CAN SLIM is a system for stock picking, coined by William J. O'Neil. Each letter in the acronym corresponds to a specific key factor to look for when buying shares in a company. This strategy is intended to help investors identify growth stocks using a combination of both basic and technical analysis techniques. The idea is to get into high-growth stocks before the institutional funds are fully invested.
C - Current quarterly earnings per share has increased sharply from the same quarters' earnings reported in the prior year. Generally investors using CAN SLIM want EPS growth of over 20%, but the higher the better.
A - Annual earnings increases over the last five years. Here again the annual EPS growth is ideally over 20% over the last 3-5 years.

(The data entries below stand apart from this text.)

==> src/dmd_pkg.sv <==
// Purpose: shared constants and types for the multiply datapath
// Assumes: 16-bit core data, 40-bit accumulator path
// Notes: op codes are sampled on the request strobe
package dmd_pkg;
   localparam int OPND_W = 16;
   localparam int MULT_W = 17;
   localparam int PROD_W = 33;
   localparam int ACC_W = 40;
   localparam int GUARD_LSB = 32;
   localparam int SHIFT_MAX = 16;
   localparam logic [39:0] ACC_RST = 40'h00_0000_0000;
   localparam logic [31:0] RES_RST = 32'h0000_0000;
   localparam logic [39:0] SAT_POS = 40'h7f_ffff_ffff;
   localparam logic [39:0] SAT_NEG = 40'h80_0000_0000;

   // operand sign modes: bit1 = operand a signed, bit0 = operand b signed
   typedef enum logic [1:0] {
      DMD_UU = 2'b00,
      DMD_US = 2'b01,
      DMD_SU = 2'b10,
      DMD_SS = 2'b11
   } dmd_sign_t;

   typedef enum logic [2:0] {
      DMD_OP_MUL = 3'b001,
      DMD_OP_MAC = 3'b010,
      DMD_OP_SHF = 3'b100
   } dmd_op_t;
endpackage
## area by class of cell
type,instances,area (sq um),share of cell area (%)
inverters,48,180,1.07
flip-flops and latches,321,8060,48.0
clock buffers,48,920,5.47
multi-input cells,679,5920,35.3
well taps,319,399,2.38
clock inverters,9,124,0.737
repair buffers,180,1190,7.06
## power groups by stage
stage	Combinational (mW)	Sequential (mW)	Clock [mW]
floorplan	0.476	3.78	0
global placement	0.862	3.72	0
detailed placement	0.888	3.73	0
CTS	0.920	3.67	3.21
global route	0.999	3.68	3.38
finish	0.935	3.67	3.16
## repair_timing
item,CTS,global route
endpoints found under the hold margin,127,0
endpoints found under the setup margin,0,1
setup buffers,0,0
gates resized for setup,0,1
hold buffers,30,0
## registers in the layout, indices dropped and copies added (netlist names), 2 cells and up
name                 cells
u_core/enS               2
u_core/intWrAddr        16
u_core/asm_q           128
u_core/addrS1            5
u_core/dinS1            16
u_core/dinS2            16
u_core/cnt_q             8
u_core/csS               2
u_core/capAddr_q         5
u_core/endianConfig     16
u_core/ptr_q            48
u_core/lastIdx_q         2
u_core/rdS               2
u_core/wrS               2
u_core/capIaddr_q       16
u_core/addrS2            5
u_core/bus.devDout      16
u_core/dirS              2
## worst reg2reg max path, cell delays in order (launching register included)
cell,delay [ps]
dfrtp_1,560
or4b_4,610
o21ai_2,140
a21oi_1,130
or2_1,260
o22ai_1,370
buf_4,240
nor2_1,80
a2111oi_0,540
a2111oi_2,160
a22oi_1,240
[src/rtl/channel_status_irq_summary.sv]
`timescale 1ns/1ps
// Notes on behaviour
// - Part code high byte reads as a constant, same in every channel.
// - Part code low nibble sits in bits 7 to 4 of second id register.
// - Silicon version sits in bits 3 to 0, first version is zero.
// - Test strap caught into bit 7 on chip reset release; should read zero.
// - Oscillator fault bit follows fault, forced zero while ring osc disabled.
// - Two host-port straps caught into bits 3 to 2 on reset release.
// - Two auto-config straps caught into bits 1 to 0 on reset release.
// - Bits 3 to 0 show raw pin levels, ignoring configured inversion.
// - Top bit 6 set when the phase-adjust or edge-measurement chip-wide summary bit is set.
// - Top bit 5 set when any output-clock summary bit is set.
// - Top bit 4 set when any input-clock summary bit is set.
// - Top bit 3 set when the digital-loop summary is set.
// - Top bit 2 set when the analog-loop summary is set.
// - Writable global enable at bit 1; zero blocks the pending bit.
// - Pending bit 0 set when any summary is set and enable is one.
// - Boot-complete bit cleared on channel reset, set when boot loader finishes.
// - Phase-adjust summary set while an enabled phase latch is set.
// - Edge-measurement summary set while an enabled measurement latch is set.
// - Input-3 summary set while its validity latch and enable are set.
// - Input-1 and input-2 summaries follow their enabled validity latches.
// - Each output summary set while any enabled latch of that output is set.
// - Latches set on live status change; software writes one to clear.
module channel_status_irq_summary
(
    input wire logic mclk, // Master clock, 200 MHz
    input wire logic nrst, // Synchronous reset, active low
    input wire logic [7:0] reg_addr, // Register offset
    input wire logic reg_wr, // Write strobe
    input wire logic reg_rd, // Read strobe
    input wire logic [7:0] reg_wdata, // Write data
    output logic [7:0] reg_rdata, // Read data, valid the cycle after reg_rd
    input wire logic chip_reset_n, // Chip reset pin level, straps caught on its rise
    input wire logic test_strap, // Factory test strap pin
    input wire logic [1:0] host_port_strap, // Host-port selection straps
    input wire logic [1:0] auto_config_strap, // Auto-configuration straps
    input wire logic osc_fail, // Oscillator stopped, from detector
    input wire logic ring_osc_disable, // Ring oscillator disabled control
    input wire logic gp_pin0_level, // General-purpose pin 0
    input wire logic gp_pin1_level, // General-purpose pin 1
    input wire logic gp_pin2_level, // General-purpose pin 2
    input wire logic gp_pin3_level, // General-purpose pin 3
    input wire logic boot_loader_finished, // Pulse or level: boot loader done
    input wire logic [3:0] phase_adjust_live, // Live phase-adjust status
    input wire logic [3:0] edge_meas_live, // Live measurement status
    input wire logic [1:0] input_valid_live, // Live validity of inputs 1 and 2
    input wire logic input3_valid_live, // Live validity of input 3
    input wire logic [3:0] out1_live, // Live status of output 1
    input wire logic [3:0] out2_live, // Live status of output 2
    input wire logic [3:0] out3_live, // Live status of output 3
    input wire logic [1:0] aloop_live, // Live analog-loop lock statuses
    input wire logic [3:0] dloop_live, // Live digital-loop status
    output logic irq_pending // Top pending bit, for a pin to follow
);
    ////////////////////////////////////////////////////////////////////////
    // Pin synchronisers
    logic [11:0] pin_s1_q;
    logic [11:0] pin_s2_q;
    logic [11:0] pin_raw;

    assign pin_raw = {ring_osc_disable, osc_fail, chip_reset_n, test_strap, host_port_strap, auto_config_strap,
                      gp_pin3_level, gp_pin2_level, gp_pin1_level, gp_pin0_level};

    always_ff @(posedge mclk)
    begin
        if (!nrst)
        begin
            pin_s1_q <= 12'h000;
            pin_s2_q <= 12'h000;
        end
        else
        begin
            pin_s1_q <= pin_raw;
            pin_s2_q <= pin_s1_q;
        end
    end

    logic rosc_dis_s;
    logic osc_fail_s;
    logic chip_rst_s;
    logic [4:0] strap_s;
    logic [3:0] gp_s;

    assign rosc_dis_s = pin_s2_q[11];
    assign osc_fail_s = pin_s2_q[10];
    assign chip_rst_s = pin_s2_q[9];
    assign strap_s = pin_s2_q[8:4];
    assign gp_s = pin_s2_q[3:0];

    ////////////////////////////////////////////////////////////////////////
    // Strap capture on chip reset release
    logic chip_rst_prev_q;
    logic [4:0] strap_q;

    always_ff @(posedge mclk)
    begin
        if (!nrst)
            chip_rst_prev_q <= 1'b0;
        else
            chip_rst_prev_q <= chip_rst_s;
    end

    always_ff @(posedge mclk)
    begin
        if (!nrst)
            strap_q <= 5'h00;
        else if (chip_rst_s && !chip_rst_prev_q)
            strap_q <= strap_s;
    end

    ////////////////////////////////////////////////////////////////////////
    // Boot-complete flag
    logic boot_done_q;

    always_ff @(posedge mclk)
    begin
        if (!nrst)
            boot_done_q <= 1'b0;
        else if (boot_loader_finished)
            boot_done_q <= 1'b1;
    end

    ////////////////////////////////////////////////////////////////////////
    // Latch groups and their enables
    latch_grp_if grp [chan_status_pkg::NUM_GROUPS] ();
    logic [7:0] ie_q [chan_status_pkg::NUM_GROUPS];
    logic [3:0] live_v [chan_status_pkg::NUM_GROUPS];
    logic [7:0] ofs_v [chan_status_pkg::NUM_GROUPS];
    logic [chan_status_pkg::NUM_GROUPS-1:0] act_v;
    logic [3:0] lat_v [chan_status_pkg::NUM_GROUPS];

    assign live_v[0] = phase_adjust_live;
    assign live_v[1] = edge_meas_live;
    assign live_v[2] = {2'b00, input_valid_live};
    assign live_v[3] = {3'b000, input3_valid_live};
    assign live_v[4] = out1_live;
    assign live_v[5] = out2_live;
    assign live_v[6] = out3_live;
    assign live_v[7] = {2'b00, aloop_live};
    assign live_v[8] = dloop_live;

    assign ofs_v[0] = chan_status_pkg::OFS_PA_STAT;
    assign ofs_v[1] = chan_status_pkg::OFS_MEAS_STAT;
    assign ofs_v[2] = chan_status_pkg::OFS_VALID_STAT1;
    assign ofs_v[3] = chan_status_pkg::OFS_VALID_STAT2;
    assign ofs_v[4] = chan_status_pkg::OFS_OUT1_STAT;
    assign ofs_v[5] = chan_status_pkg::OFS_OUT2_STAT;
    assign ofs_v[6] = chan_status_pkg::OFS_OUT3_STAT;
    assign ofs_v[7] = chan_status_pkg::OFS_ALOOP_STAT;
    assign ofs_v[8] = chan_status_pkg::OFS_DLOOP_STAT;

    // Status byte layout: [7:4] enables, [3:0] latched flags (write one clears)
    genvar gi;
    generate
        for (gi = 0; gi < chan_status_pkg::NUM_GROUPS; gi++)
        begin : g_grp
            logic hit;
            assign hit = reg_wr && (reg_addr == ofs_v[gi]);
            assign grp[gi].live = live_v[gi];
            assign grp[gi].ie = ie_q[gi][7:4];
            assign grp[gi].clr_mask = hit ? reg_wdata[3:0] : 4'h0;
            assign act_v[gi] = grp[gi].active;
            assign lat_v[gi] = grp[gi].latched;

            always_ff @(posedge mclk)
            begin
                if (!nrst)
                    ie_q[gi] <= chan_status_pkg::RESET_BYTE;
                else if (hit)
                    ie_q[gi] <= {reg_wdata[7:4], 4'h0};
            end

            change_latch u_latch
            (
                .mclk(mclk),
                .nrst(nrst),
                .grp(grp[gi])
            );
        end
    endgenerate

    ////////////////////////////////////////////////////////////////////////
    // Summary tree
    logic [7:0] chip_sum;
    logic [7:0] input_sum;
    logic [7:0] output_sum;
    logic [7:0] aloop_sum;
    logic [7:0] dloop_sum;
    logic [7:0] top_sum;
    logic [7:0] strap_byte;
    logic [7:0] pin_byte;
    logic global_ie_q;
    logic any_sum;

    assign chip_sum = {boot_done_q, 5'h00, act_v[0], act_v[1]};
    assign input_sum = {5'h00, act_v[3], grp[2].latched[1] & grp[2].ie[1],
                        grp[2].latched[0] & grp[2].ie[0]};
    assign output_sum = {5'h00, act_v[6], act_v[5], act_v[4]};
    assign aloop_sum = {7'h00, act_v[7]};
    assign dloop_sum = {7'h00, act_v[8]};

    // Boot-complete is status, not an interrupt source
    assign any_sum = (|chip_sum[1:0]) | (|output_sum) | (|input_sum) | dloop_sum[0] | aloop_sum[0];

    always_comb
    begin
        top_sum = 8'h00;
        top_sum[chan_status_pkg::TOP_CHIP_BIT] = |chip_sum[1:0];
        top_sum[chan_status_pkg::TOP_OUT_BIT] = |output_sum;
        top_sum[chan_status_pkg::TOP_IN_BIT] = |input_sum;
        top_sum[chan_status_pkg::TOP_DLOOP_BIT] = dloop_sum[0];
        top_sum[chan_status_pkg::TOP_ALOOP_BIT] = aloop_sum[0];
        top_sum[chan_status_pkg::TOP_IE_BIT] = global_ie_q;
        top_sum[chan_status_pkg::TOP_PEND_BIT] = any_sum & global_ie_q;
    end

    always_ff @(posedge mclk)
    begin
        if (!nrst)
            global_ie_q <= chan_status_pkg::RESET_IE;
        else if (reg_wr && reg_addr == chan_status_pkg::OFS_TOP_SUM)
            global_ie_q <= reg_wdata[chan_status_pkg::TOP_IE_BIT];
    end

    always_ff @(posedge mclk)
    begin
        if (!nrst)
            irq_pending <= 1'b0;
        else
            irq_pending <= any_sum & global_ie_q;
    end

    always_comb
    begin
        strap_byte = 8'h00;
        strap_byte[chan_status_pkg::TEST_STRAP_BIT] = strap_q[4];
        strap_byte[chan_status_pkg::OSC_FAULT_BIT] = osc_fail_s & ~rosc_dis_s;
        strap_byte[3:0] = strap_q[3:0];
        pin_byte = {4'h0, gp_s};
    end

    ////////////////////////////////////////////////////////////////////////
    // Read port
    logic [7:0] rd_d;

    always_comb
    begin
        rd_d = 8'h00;
        case (reg_addr)
            chan_status_pkg::OFS_PART_HIGH: rd_d = chan_status_pkg::PART_CODE_HIGH;
            chan_status_pkg::OFS_PART_LOW: rd_d = {chan_status_pkg::PART_CODE_LOW,
                                                   chan_status_pkg::SILICON_VERSION};
            chan_status_pkg::OFS_STRAP: rd_d = strap_byte;
            chan_status_pkg::OFS_PIN_LEVEL: rd_d = pin_byte;
            chan_status_pkg::OFS_TOP_SUM: rd_d = top_sum;
            chan_status_pkg::OFS_CHIP_SUM: rd_d = chip_sum;
            chan_status_pkg::OFS_INPUT_SUM: rd_d = input_sum;
            chan_status_pkg::OFS_OUTPUT_SUM: rd_d = output_sum;
            chan_status_pkg::OFS_ALOOP_SUM: rd_d = aloop_sum;
            chan_status_pkg::OFS_DLOOP_SUM: rd_d = dloop_sum;
            default:
            begin
                for (int k = 0; k < chan_status_pkg::NUM_GROUPS; k++)
                begin
                    if (reg_addr == ofs_v[k])
                        rd_d = ie_q[k] | {4'h0, lat_v[k]};
                end
            end
        endcase
    end

    always_ff @(posedge mclk)
    begin
        if (!nrst)
            reg_rdata <= 8'h00;
        else if (reg_rd)
            reg_rdata <= rd_d;
    end
endmodule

N - New products, management, or new events/information that pushes the company's stock to new highs. This type of headline news can cause short-term excitement, propelling a surge of optimism within the market and subsequent price appreciation.
S - A relatively scarce supply, coupled with strong demand for a stock creates excess demand. This is an environment in which stock prices can soar. Companies acquiring (re-purchasing) their own stock reduces market supply and can indicate their expectation of increased demand, along with insider confidence in the firm.
L - Choose leading over laggard stocks within the same industry. Use the relative strength index (RSI) as a guide. The RSI ranges from zero to 100. A RSI indication above 30 suggests a buying opportunity (bullish), while above 70 signifies a chance to sell (bearish).
I - Pick stocks, which have institutional sponsorship by a few institutions with recent above average performance. For example, this could be a recently public company, still supported by a small handful of well known private equity firms. Be cautious of stocks that are over owned by institutions as you want to get in before the big money is fully invested.
M - Determining market direction by reviewing market averages daily. A market average measures the overall price level of a given market, as defined by a specified group of stocks, such as the Dow Jones Industrial Average (a price-weighted average of 30 blue chip stocks listed on the NYSE). CAN SLIM stocks tend to be over-performers in bull markets.